Thursday, 15 January 2015

The Icon Painter

The work was laborious, the task always long. The icon painter's art required silence and solitude and he preferred the late hours of the night, those quiet, unhallowed hours while others slept. Each time he sat down in the lamplight at the bench, he bowed his head to ask a blessing through prayer, so that the image he created should be worthy of that venerated saint.

He followed the steps laid down by the ancient masters, giving to each meticulous process its necessary time and care. The seasoned oak panel again. Coat by coat, he built the plaster-like base of whitest gesso, sanding the flaws from each dried layer until the finish was smooth as glass. With compasses and ruler, he traced the design's sacred geometry - the underlying cross, the squares, circles and triangles, painstakingly checking measurements and the calculated proportions, four nose-lengths in the figure's face, two nose-lengths from nose tip to chin.

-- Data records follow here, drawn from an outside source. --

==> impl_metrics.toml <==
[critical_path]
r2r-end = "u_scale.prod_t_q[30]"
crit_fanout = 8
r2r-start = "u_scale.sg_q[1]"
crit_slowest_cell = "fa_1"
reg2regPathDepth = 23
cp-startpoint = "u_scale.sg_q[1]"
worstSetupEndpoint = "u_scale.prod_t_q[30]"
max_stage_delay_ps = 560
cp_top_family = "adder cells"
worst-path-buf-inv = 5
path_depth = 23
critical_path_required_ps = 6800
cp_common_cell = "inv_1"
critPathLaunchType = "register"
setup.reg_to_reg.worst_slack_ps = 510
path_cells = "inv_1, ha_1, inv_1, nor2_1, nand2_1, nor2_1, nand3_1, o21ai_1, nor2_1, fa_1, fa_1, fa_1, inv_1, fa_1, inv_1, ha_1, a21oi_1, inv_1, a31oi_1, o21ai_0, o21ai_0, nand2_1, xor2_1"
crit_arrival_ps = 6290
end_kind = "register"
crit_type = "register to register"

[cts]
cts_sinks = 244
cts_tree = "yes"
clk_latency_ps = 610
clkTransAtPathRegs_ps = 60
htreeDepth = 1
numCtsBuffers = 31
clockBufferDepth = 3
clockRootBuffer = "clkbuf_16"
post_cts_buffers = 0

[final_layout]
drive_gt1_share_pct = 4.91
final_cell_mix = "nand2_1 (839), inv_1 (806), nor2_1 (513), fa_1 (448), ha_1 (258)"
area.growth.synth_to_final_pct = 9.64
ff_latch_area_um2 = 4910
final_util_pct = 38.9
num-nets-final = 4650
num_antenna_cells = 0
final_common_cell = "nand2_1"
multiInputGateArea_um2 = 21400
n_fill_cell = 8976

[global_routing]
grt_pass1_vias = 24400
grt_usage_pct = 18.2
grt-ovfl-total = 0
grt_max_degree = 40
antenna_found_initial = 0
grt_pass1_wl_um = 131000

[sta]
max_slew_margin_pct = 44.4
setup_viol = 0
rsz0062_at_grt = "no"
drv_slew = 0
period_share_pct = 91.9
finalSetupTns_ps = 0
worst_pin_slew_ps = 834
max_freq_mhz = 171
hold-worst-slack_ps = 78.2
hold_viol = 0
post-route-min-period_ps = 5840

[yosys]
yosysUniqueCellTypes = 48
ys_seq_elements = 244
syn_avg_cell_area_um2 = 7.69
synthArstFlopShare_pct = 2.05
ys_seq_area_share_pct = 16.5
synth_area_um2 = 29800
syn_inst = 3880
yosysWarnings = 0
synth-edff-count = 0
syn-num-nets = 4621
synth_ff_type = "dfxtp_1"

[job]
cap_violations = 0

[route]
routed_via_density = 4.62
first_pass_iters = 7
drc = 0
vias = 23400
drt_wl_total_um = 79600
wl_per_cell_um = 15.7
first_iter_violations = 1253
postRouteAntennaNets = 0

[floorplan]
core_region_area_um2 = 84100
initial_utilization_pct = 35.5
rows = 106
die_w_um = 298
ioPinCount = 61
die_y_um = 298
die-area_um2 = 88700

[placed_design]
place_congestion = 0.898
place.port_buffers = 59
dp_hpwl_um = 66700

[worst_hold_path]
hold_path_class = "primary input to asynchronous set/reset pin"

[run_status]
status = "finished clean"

The gold-leaf background was too delicate for fingers. Instead, he ran a squirrel-hair brush through his own hair, giving the bristles the trace of oil they needed to lift the precious tissue. On the glue-soaked polished surface, he lay dan overlapping leaves until the base was covered and, with the agate-tipped burnisher inherited from his father, spent hours coaxing the gold into a rich glow. Then, to painting. Night after night, he mixed the tempera white from yolk. With care, he rolled the soft yolk ball from palm to palm, passing it from hand to hand until its skin was dry, then pinching the sac over a porcelain bowl, he pricked it, and let the yolk run from the sac as his emulsion. He ground the pigments finely on a marble slab, and mixed with the prescribed colours - vermilion, raw sienna, titanium white - with the egg yolk, adding vinegar and water to the right consistency. He applied the paint in the required symbolic order, working from dark to light - robes and hair, then flesh tones, then the highlights which made the holy figure radiate its sacred light. And, when all was done, and dry, he mixed his varnish to the secret recipe, and glazed the icon to enhance its mystical glow.